What follows belongs to an exercise in optimizing a design on an open flow for small area, a short achievable clock period and few clock cycles; a production flow would make more cautious choices. RTL that was checked went through simulation tests only; none was proved equivalent to the original. The clock input has no modelled driver; a real chip could not lean on it and would need a root buffer or a full tree. Power is estimated from default activity; no workload was simulated.

==> flow/design.v (excerpt) <==
module trb_render (
    input  wire        clk,
    input  wire        rst,           
    input  wire        start,         
    input  wire [31:0] xscroll,       
    input  wire [31:0] yscroll,       
    input  wire        transp,        
    input  wire        sheet_valid,
    input  wire [31:0] sheet_dim,     
    output wire        busy,
    output reg         done,
    output wire        err,
    output wire [3:0]  errcode,
    output reg         tile_rd,
    output wire [11:0] tile_addr,
    input  wire [33:0] tile_rdata,    
    output reg         idx_rd,
    output reg  [11:0] idx_addr,
    input  wire [1:0]  idx_rdata,
    output reg         fb_we,
    output reg  [9:0]  fb_addr,
    output reg  [7:0]  fb_wdata
);
    reg busy_r, idle_r, chk;
    assign busy = busy_r;
    wire accept = start & idle_r;
    reg [9:0] sw;
    reg       tr;
    reg       err_r, ec1_r, ec0_r;
    assign err     = err_r;
    assign errcode = {1'b0, err_r, ec1_r, ec0_r};
    reg       vG;
    reg [5:0] px;
    reg [2:0] x, y;
    reg [5:0] tx, ty;
    reg       nt0, nt1, nt2, nt3;    
    assign tile_addr = {ty, tx};
    reg       v1, vI, vD, lastW;
    reg [2:0] x1, y1, sx, sy;    
    reg [1:0] dbits;
    reg [31:0] color;
    reg [3:0]  is255;                
    wire       eol     = (px == 6'd39);
    wire       xw      = (x == 3'd7);
    wire       next_nt = eol | xw;
    wire       advG    = vG & ~(next_nt & (nt0 | nt1));
    wire [5:0] tx_d    = eol ? (xw ? 6'd60 : 6'd59) : {5'd0, xw};
    wire lastD = vD & (fb_addr == 10'd958);
    wire kill  = lastD | (chk & err_r);
    reg [7:0] subc;
    reg       sub255;
    always @(*) begin
        case (idx_rdata)
            2'd0: begin subc = color[7:0];   sub255 = is255[0]; end
            2'd1: begin subc = color[15:8];  sub255 = is255[1]; end
            2'd2: begin subc = color[23:16]; sub255 = is255[2]; end
            default: begin subc = color[31:24]; sub255 = is255[3]; end
        endcase
    end
    wire [1:0] dnow = nt1 ? tile_rdata[33:32] : dbits;
    always @(posedge clk) begin
        if (idle_r) begin
            sw    <= sheet_dim[9:0];
  ...
==> flow/config.mk <==
export PLATFORM = sky130hd
export DESIGN_NAME = trb_render
export DESIGN_NICKNAME = trb_render
export VERILOG_FILES = /design/flow/design.v
export SDC_FILE = /design/flow/constraint.sdc
export NUM_CORES = 4
export LEC_CHECK = 0
export CAP_MARGIN = 20
export CORE_MARGIN = 2
export CORE_UTILIZATION = 60
export SLEW_MARGIN = 20
==> flow/constraint.sdc <==
create_clock -name core_clock -period 10.0 [get_ports {clk}]
set_input_delay 2.0000 -clock core_clock [delete_from_list [all_inputs] [get_ports {clk}]]
set_output_delay 2.0000 -clock core_clock [all_outputs]
set_load 0.01 [all_outputs]
standard.sh (not shown) runs the stock make flow with config.mk's settings and CLKGATE_MAP_FILE= SYNTH_SCRIPT=/design/flow/synth_recipe.tcl, a recipe that flattens the netlist after the stock synthesis.
==> flow/flow/run.sh <==
#!/bin/bash
set -euo pipefail
export BUFFER_PORTS_ARGS="-buffer_cell sky130_fd_sc_hd__buf_1"
export SETUP_SLACK_MARGIN=7.10
export FLAT_TCL=$PWD/flow/flat.tcl
export POST_CTS_TCL=$PWD/flow/post_cts.tcl
bash standard.sh > standard.log 2>&1
Other scripts of this flow, unchanged in this note and not shown: flow/flow/flat.tcl, flow/flow/post_cts.tcl
The baseline finished with timing, DRC and antenna clean.
Then changed:
CORE_UTILIZATION = 40   (was 60)
Via count goes down by 2.5%.
First-iteration DRC count is higher by 150%.
Hold slack gets better by 0.0034 ns.
No functional check of the RTL was part of any run of this note. No run of this note takes its clock network from TritonCTS; it comes from the design's own scripts or RTL.


## wip/tundra
trb_render, a different RTL version from the one above (not shown whole).
For scale: roughly 440 cells after synthesis, roughly 130 flip-flops, roughly 0.0055 sq mm of cells after synthesis.
export LEC_CHECK = 0
export CAP_MARGIN = 20
export CORE_MARGIN = 2
export CORE_UTILIZATION = 40
export SLEW_MARGIN = 20
create_clock -name core_clock -period 10.0 [get_ports {clk}]
==> flow/flow/run.sh <==
#!/bin/bash
set -euo pipefail
export BUFFER_PORTS_ARGS="-buffer_cell sky130_fd_sc_hd__buf_1"
export SETUP_SLACK_MARGIN=6.90
export CTS_ARGS="-sink_clustering_enable -repair_clock_nets -dont_use_dummy_load -buf_list {sky130_fd_sc_hd__clkbuf_4 sky130_fd_sc_hd__clkbuf_8}"
bash standard.sh > standard.log 2>&1
Testbench counts of wip/tundra, summed over its fixed seeds: cycles 62,952.
Modified inputs, wip/yarrow compared to wip/tundra
==> flow/flow/run.sh <==
#!/bin/bash
set -euo pipefail
export BUFFER_PORTS_ARGS="-buffer_cell sky130_fd_sc_hd__buf_1"
export SETUP_SLACK_MARGIN=6.95
bash standard.sh > standard.log 2>&1
--- a/flow/config.mk
+++ b/flow/config.mk
@@ -8,4 +8,5 @@
 export CAP_MARGIN = 20
 export CORE_MARGIN = 2
-export CORE_UTILIZATION = 40
+export CORE_UTILIZATION = 65
+export CTS_BUF_LIST = sky130_fd_sc_hd__clkbuf_4 sky130_fd_sc_hd__clkbuf_8
 export SLEW_MARGIN = 20
## What came out
- Each of the runs, namely wip/tundra and wip/yarrow, reached the end of the flow and came out clean.
- wip/yarrow vs. wip/tundra: area fraction of clock buffers and clock inverters went up; total of fill cells in the finished design went down; final period demand of the worst path went down; total number of vias went up.
- In wip/yarrow, the first-pass GRT wire length came out 1100 microns below the value in wip/tundra.
- Side by side, wire length turned out lower in wip/yarrow than in wip/tundra.
- wip/tundra has a lower clock share of power than wip/yarrow.
- Compared to wip/tundra, wip/yarrow has final cycle utilization of the critical path 0.24 points lower.
- wip/yarrow vs wip/tundra — maximum vdd ir drop climbed by more than half
- Of wip/tundra and wip/yarrow, the run reporting the lower switching share of power was wip/tundra.
- Post-synth net total came out exactly the same in wip/tundra and wip/yarrow.
#### Input delta (wip/raven over wip/yarrow)
--- a/flow/flow/run.sh
+++ b/flow/flow/run.sh
@@ -3,3 +3,4 @@
 export BUFFER_PORTS_ARGS="-buffer_cell sky130_fd_sc_hd__buf_1"
 export SETUP_SLACK_MARGIN=6.95
+export CTS_ARGS="-sink_clustering_enable -repair_clock_nets -dont_use_dummy_load -buf_list {sky130_fd_sc_hd__clkbuf_4 sky130_fd_sc_hd__clkbuf_8}"
 bash standard.sh > standard.log 2>&1
--- a/flow/config.mk
+++ b/flow/config.mk
@@ -8,5 +8,4 @@
 export CAP_MARGIN = 20
 export CORE_MARGIN = 2
-export CORE_UTILIZATION = 65
-export CTS_BUF_LIST = sky130_fd_sc_hd__clkbuf_4 sky130_fd_sc_hd__clkbuf_8
+export CORE_UTILIZATION = 40
 export SLEW_MARGIN = 20
[summary]
wip/raven closes out successfully: all stages finished, all timing, DRC and antenna checks passed. Reported for wip/yarrow and wip/raven, sequential area share after synthesis turned out identical to the last digit. wip/raven against wip/yarrow: synthesized area neither gained nor lost much; effective utilization at floorplan has decreased; via count down 47.
Edits applied to the flow inputs when going from wip/raven to wip/garnet:
--- a/flow/config.mk
+++ b/flow/config.mk
@@ -6,4 +6,5 @@
 export NUM_CORES = 4
 export LEC_CHECK = 0
+export ABC_AREA = 1
 export CAP_MARGIN = 20
 export CORE_MARGIN = 2
==> summary.txt <==
Both conditions hold for wip/garnet: the flow ran to the end and the final layout passed the timing, DRC and antenna checks.
The transition time of the tightest slew-check pin in wip/garnet was lower than what wip/raven gave.
Final non-filler cell total, wip/garnet and wip/raven, higher one = wip/garnet.
Compared to wip/raven, wip/garnet has area growth from synthesis to layout 0.88 points lower.
Between wip/garnet and wip/raven, the tightest slew margin relative to the limit is higher for wip/garnet.
Relative to wip/raven, the total power of wip/garnet is higher by 3.6%.
Looking at proportion of power drawn by combinational gates, wip/garnet sits 1.1 points above wip/raven.
Final-stage net count, wip/garnet and wip/raven: lower on wip/raven
Sort wip/garnet and wip/raven by minimum clock period desc -> top: wip/garnet
Data arrival time at the worst-slack endpoint: wip/raven vs wip/garnet — no meaningful difference
[wip/garnet vs wip/raven] setup slack: lower in wip/garnet
The higher synthesized-area fraction occupied by and/or/nand/nor cells of wip/garnet and wip/raven is in wip/garnet.
The critical path's slowest cell comes out sky130_fd_sc_hd__dfxtp_1 in one run and sky130_fd_sc_hd__edfxtp_1 in the other, namely in wip/raven and wip/garnet respectively.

▶ **What you are asked to do**: Each line of the data that includes "checks" should be copied.

▶ **Written response**:
wip/raven closes out successfully: all stages finished, all timing, DRC and antenna checks passed. Reported for wip/yarrow and wip/raven, sequential area share after synthesis turned out identical to the last digit. wip/raven against wip/yarrow: synthesized area neither gained nor lost much; effective utilization at floorplan has decreased; via count down 47.
Both conditions hold for wip/garnet: the flow ran to the end and the final layout passed the timing, DRC and antenna checks.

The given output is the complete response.